The 3 articles for this week dissect the lives and assimilation practices of Honduran, Asian Indian, and Ethiopian immigrants in the DMV area.
Through conducting a 3 month-study involving 20 families, Petrozziello’s “Feminised financial flows How gender affects the remittance in Honduran Transnational families” analyzes the remittances from immigrant people back to their families at home in the Alexandria area. The study found 6 dimensions to the “sending and spending of family remittances: gendered motives for migration, reproductive flavor, inequalities in the US labor market, power negotiates over the use of remittances, empowerment and new forms of dependency” (54). Through identifying these entities Petriozzeilo argues that the transferring and spending of currency, items, and ideas are inherently gendered. In order to better understand the global trends of development, policy-makers need to seriously consider gender.
“Hybrid sensibilities: highly skilled Asian Indians negotiating identity in private and public spaces of Washington, DC,” by Elizabeth Chacko, analyzes the cultural confrontations and identity-making of upwardly mobile and highly educated first-generation Asian Indians. The paper is built on the interviews of 30 Asian Indian first-generation immigrants. It became clear that the people within the study conducted themselves differently in public and private spaces. The private space allowed Asian Indian immigrants to be able to upkeep their traditional Indian identifications, passed down by parents and generations before them in India. However, the public space was more complicated. The interviewees adopted American ideals of freedom and expression, while their economic status blocked them from “othering.” In addition, when the public space is thoroughly inspected, it becomes clear that wealth does not prevent people from microaggressive tendencies.

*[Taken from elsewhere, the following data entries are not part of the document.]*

==> config.mk <==
export PLATFORM = sky130hd
export DESIGN_NAME = fetch_unit_flat
export DESIGN_NICKNAME = d
export VERILOG_FILES = /design/src/rtl/fetch_unit_if.sv /design/src/rtl/fetch_unit.sv /design/src/flat_wrapper.sv
export SDC_FILE = /design/constraint.sdc
export NUM_CORES = 1
export LEC_CHECK = 0
export CAP_MARGIN = 0
export CORE_MARGIN = 10
export CORE_UTILIZATION = 30
export CTS_CLUSTER_DIAMETER = 50
export CTS_CLUSTER_SIZE = 20
export DETAILED_ROUTE_END_ITERATION = 10
export PLACE_DENSITY = 0.56
export SYNTH_ARGS = -nofsm -noshare
export SYNTH_HDL_FRONTEND = slang
export SYNTH_SLANG_ARGS = --single-unit
==> constraint.sdc <==
create_clock -name clk -period 2.05 [get_ports clk]
set_clock_uncertainty 0.05 [all_clocks]
set_input_delay 0.5125 -clock clk [delete_from_list [all_inputs] [get_ports clk]]
set_output_delay 0.5125 -clock clk [all_outputs]
set_load 0.02 [all_outputs]
==> src/rtl/fetch_unit_if.sv <==
// Fetch unit bus: program-memory port, redirect controls and the
// instruction-register handshake toward the decode stage.
interface fetch_unit_if #(
  parameter int Psize = 5,
  parameter int Isize = 16
);
  // program memory side
  logic [Psize-1:0] address;
  logic [Isize-1:0] I;

  // fetch control
  logic             halt;
  logic             branch_en;
  logic             branch_rel;
  logic [Psize-1:0] branch_val;

  // instruction register handshake toward decode
  logic [Isize-1:0] ir;
  logic [Psize-1:0] ir_pc;
  logic             ir_valid;
  logic             ir_ready;

  // the fetch unit itself
  modport master (
    output address, ir, ir_pc, ir_valid,
    input  I, halt, branch_en, branch_rel, branch_val, ir_ready
  );

  // memory / decode environment around the fetch unit
  modport slave (
    input  address, ir, ir_pc, ir_valid,
    output I, halt, branch_en, branch_rel, branch_val, ir_ready
  );
endinterface

==> src/rtl/fetch_unit.sv <==
// Single-stage instruction fetch: a PC drives program memory directly and
// the returned word is captured into a one-entry instruction register with a
// valid/ready handshake. Branches redirect the PC and flush the register,
// costing one bubble. Every output comes straight from a register.
module fetch_unit #(
  parameter int Psize = 5,
  parameter int Isize = 16
) (
  input  logic          clk,
  input  logic          reset,
  fetch_unit_if.master  bus
);

  localparam logic [Psize-1:0] PcStep = Psize'(1);

  logic [Psize-1:0] pc_reg, pc_next;
  logic [Isize-1:0] ir_reg, ir_next;
  logic [Psize-1:0] ir_pc_reg, ir_pc_next;
  logic             ir_valid_reg, ir_valid_next;

  logic             transfer;
  logic             advance;
  logic [Psize-1:0] target;

  // Downstream consumes the held instruction on this edge.
  assign transfer = ir_valid_reg && bus.ir_ready;

  // A new fetch lands when the register is free (or being drained) and no
  // redirect is pending; a branch always wins over a fetch.
  assign advance = !bus.halt && (!ir_valid_reg || bus.ir_ready) && !bus.branch_en;

  // Relative targets are taken from the address of the instruction in ir;
  // the truncating add gives two's-complement wrap modulo 2^Psize for free.
  assign target = bus.branch_rel ? (ir_pc_reg + bus.branch_val) : bus.branch_val;

  // Next-state selection: branch flush, then fetch, then drain-only.
  always_comb begin
    pc_next       = pc_reg;
    ir_next       = ir_reg;
    ir_pc_next    = ir_pc_reg;
    ir_valid_next = ir_valid_reg;
    if (bus.branch_en) begin
      // ir/ir_pc are kept so a later relative branch still has a base.
      pc_next       = target;
      ir_valid_next = 1'b0;
    end else if (advance) begin
      ir_next       = bus.I;
      ir_pc_next    = pc_reg;
      ir_valid_next = 1'b1;
      pc_next       = pc_reg + PcStep;
    end else if (transfer) begin
      ir_valid_next = 1'b0;
    end
  end

  // State registers; reset clears everything without waiting for a clock.
  always_ff @(posedge clk or posedge reset) begin
    if (reset) begin
      pc_reg       <= '0;
      ir_reg       <= '0;
      ir_pc_reg    <= '0;
      ir_valid_reg <= 1'b0;
    end else begin
      pc_reg       <= pc_next;
      ir_reg       <= ir_next;
      ir_pc_reg    <= ir_pc_next;
      ir_valid_reg <= ir_valid_next;
    end
  end

  assign bus.address  = pc_reg;
  assign bus.ir       = ir_reg;
  assign bus.ir_pc    = ir_pc_reg;
  assign bus.ir_valid = ir_valid_reg;

endmodule
==> src/flat_wrapper.sv <==
// flat-port wrapper written by rule: the top's interface ports become plain ports
module fetch_unit_flat 
#(
  parameter int Psize = 5,
  parameter int Isize = 16
)
  (clk, reset, bus_address, bus_ir, bus_ir_pc, bus_ir_valid, bus_I, bus_halt, bus_branch_en, bus_branch_rel, bus_branch_val, bus_ir_ready);
  fetch_unit_if #(.Psize(Psize), .Isize(Isize)) bus_i ();
  input  logic clk;
  input  logic reset;
  output wire logic [$bits(bus_i.address)-1:0] bus_address;
  output wire logic [$bits(bus_i.ir)-1:0] bus_ir;
  output wire logic [$bits(bus_i.ir_pc)-1:0] bus_ir_pc;
  output wire logic [$bits(bus_i.ir_valid)-1:0] bus_ir_valid;
  input wire logic [$bits(bus_i.I)-1:0] bus_I;
  input wire logic [$bits(bus_i.halt)-1:0] bus_halt;
  input wire logic [$bits(bus_i.branch_en)-1:0] bus_branch_en;
  input wire logic [$bits(bus_i.branch_rel)-1:0] bus_branch_rel;
  input wire logic [$bits(bus_i.branch_val)-1:0] bus_branch_val;
  input wire logic [$bits(bus_i.ir_ready)-1:0] bus_ir_ready;
  assign bus_address = bus_i.address;
  assign bus_ir = bus_i.ir;
  assign bus_ir_pc = bus_i.ir_pc;
  assign bus_ir_valid = bus_i.ir_valid;
  assign bus_i.I = bus_I;
  assign bus_i.halt = bus_halt;
  assign bus_i.branch_en = bus_branch_en;
  assign bus_i.branch_rel = bus_branch_rel;
  assign bus_i.branch_val = bus_branch_val;
  assign bus_i.ir_ready = bus_ir_ready;
  fetch_unit #(.Psize(Psize), .Isize(Isize)) u_core (.clk(clk), .reset(reset), .bus(bus_i));
endmodule
==> flow_metrics.py <==
metrics = {
    "critical_path": {
        "worstRegToRegCells": 7,
        "r2r-start": "u_core.bus.ir_pc[0]",
        "worst-path-buf-inv": 1,
        "cpPeakStageDelay_ns": 0.65,
        "crit_slowest_cell": "clkdlybuf4s50_1",
        "r2r_slack_ns": 0.20,
        "cp_top_family": "buffers and inverters",
        "worst-path-max-fanout": 5,
        "crit_start": "u_core.bus.address[0]",
        "path_cells": "clkdlybuf4s50_1",
        "crit_required_ns": 1.49,
        "r2r-end": "u_core.bus.address[4]",
        "crit_path_end_kind": "primary output",
        "criticalPathCategory": "flop to primary output",
        "cp_num_cells": 1,
        "worstSetupStartpointType": "flop",
        "crit_arrival_ns": 1.37,
        "endpoint": "bus_address[0]",
    },
    "global_route": {
        "grt_pass1_wl_microns": 5670,
        "grt_start_max_net_pins": 28,
        "antenna_found_initial": 0,
        "grt_use_total_pct": 9.54,
        "overflow": 0,
        "first_global_vias": 1187,
    },
    "layout": {
        "finalNetCount": 200,
        "syn2layout_area_growth_pct": 51.9,
        "fillers": 417,
        "n_antenna_cell": 0,
        "drive_above_1_share_pct": 23.5,
        "multi_input_area_sq_um": 599,
        "regArea_sq_um": 676,
        "largest_register_ffs": 16,
    },
    "synth": {
        "yosys_warnings": 0,
        "syn_nets": 138,
        "synth-compound-area-share_pct": 6.46,
        "syn_avg_cell_area_sq_um": 12.5,
        "yosys.area_share.simple_pct": 8.84,
        "ys_ff_latch": 27,
        "synth_area_leaders": "dfrtp_1, mux2_2, ha_1",
        "synth_cells": 105,
        "synth_adder_area_share_pct": 6.27,
        "ys_types": 30,
        "muxShareOfSynthArea_pct": 19.6,
        "yosysTopAreaCell": "dfrtp_1",
        "synthesis.area_sq_mm": 0.00132,
        "synth_top_family_by_area": "multiplexers",
        "synth_commonest_cells": "dfrtp_1, mux2_2, inv_1",
        "synth_ff_type": "dfrtp_1",
        "synth.yosys.seq_area_share_pct": 51.3,
        "yosysTopAreaCellShare_pct": 51.3,
        "synth.most_common_cell": "dfrtp_1",
        "synthXorXnorAreaFrac_pct": 3.99,
        "async_reset_ff_share_pct": 100,
        "synth_edf_count": 0,
    },
    "floorplan": {
        "coreArea_sq_mm": 0.00429,
        "fp.dieH_microns": 86.2,
        "io_pins": 54,
        "die_area_sq_mm": 0.00744,
        "initial_core_util_pct": 30.7,
        "floorplan.rows": 24,
        "die_width_microns": 86.2,
    },
    "clock_network": {
        "cts_tree": "done",
        "cts_setup_buffers": 0,
        "ctsHoldBuffers": 0,
        "cts_root_buf": "clkbuf_8",
        "cts_made_buffers": 3,
        "cts.sinks": 27,
        "ctsLongestPathBuffers": 2,
        "h-tree-depth": 1,
        "clk_pin_slew_ns": 0.09,
        "clock_latency_ns": 0.27,
    },
    "timing": {
        "relSlewSlack_pct": 76.4,
        "fmax_mhz": 517,
        "layout_min_cycle_time_ns": 1.93,
        "rsz0062_at_grt": "false",
        "period_share_pct": 94.3,
        "tns_ns": 0,
        "hold_violations": 0,
        "drv_slew": 0,
        "layout_setup_ws_ns": 0.117,
        "final-setup-viol-count": 0,
        "hold_ws_ns": 0.438,
        "worst_pin_slew_ns": 0.354,
    },
    "detailed_routing": {
        "routed_wl_microns": 3450,
        "drc": 0,
        "drt_iter0_drc": 30,
        "dr.pass1.iters": 4,
        "routed_via_density": 4.61,
        "wl_per_cell_microns": 15.8,
        "ant_nets": 0,
        "vias": 1004,
    },
    "status": {
        "status": "finished, final reports clean",
    },
    "placement": {
        "globalplace.congestion": 0.876,
        "preCtsSetupSlack_ns": -0.390,
        "dpl.hpwl_microns": 2830,
        "io_buffer_count": 53,
    },
    "power": {
        "p_per_area_mw_per_mm2": 1000,
        "p_leak_nw": 0.849,
        "peakVddDrop_v": 0.000418,
        "finalPower_mw": 2.00,
    },
    "min_path": {
        "holdCritPathClass": "flop to flop",
    },
    "flow_run": {
        "drv_cap": 0,
    },
}
-- cell usage in the layout (no fill, tap or decap), drive strengths merged --
cell type	instances
a31o	1
a21oi	4
nand4	2
xnor2	2
mux2i	1
dlymetal6s2s	1
nor2	6
fa	1
nand3	2
mux2	22
ha	5
or2	1
clkbuf	4
dlygate4sd2	1
buf	8
inv	6
clkdlybuf4s50	51
nand2	4
a211oi	1
a21o	2
xor2	4
nor3	2
o21ai	4
nor2b	3
dfrtp	27
a31oi	1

Elizabeth Chacko’s Identity and Assimilation Among young Ethiopian Immigrants in Metropolitan Washington analyzes the Americanization and the creation of an identity that 1.5 (people who came to this country under the age of 12) and second-generation immigrants from Ethiopia had to come to term with. With Washington D.C. becoming. a premier destination of African immigrants after the 1965 Immigration Act, many Ethiopian 1.5 and second-generation immigrants have had to wrestle with their “African-ness” being encased in their American Blackness. While America’s racial hierarchy does not allow room for different types of Black people, all of those tested in the study all had great pride in their Ethiopian heritage.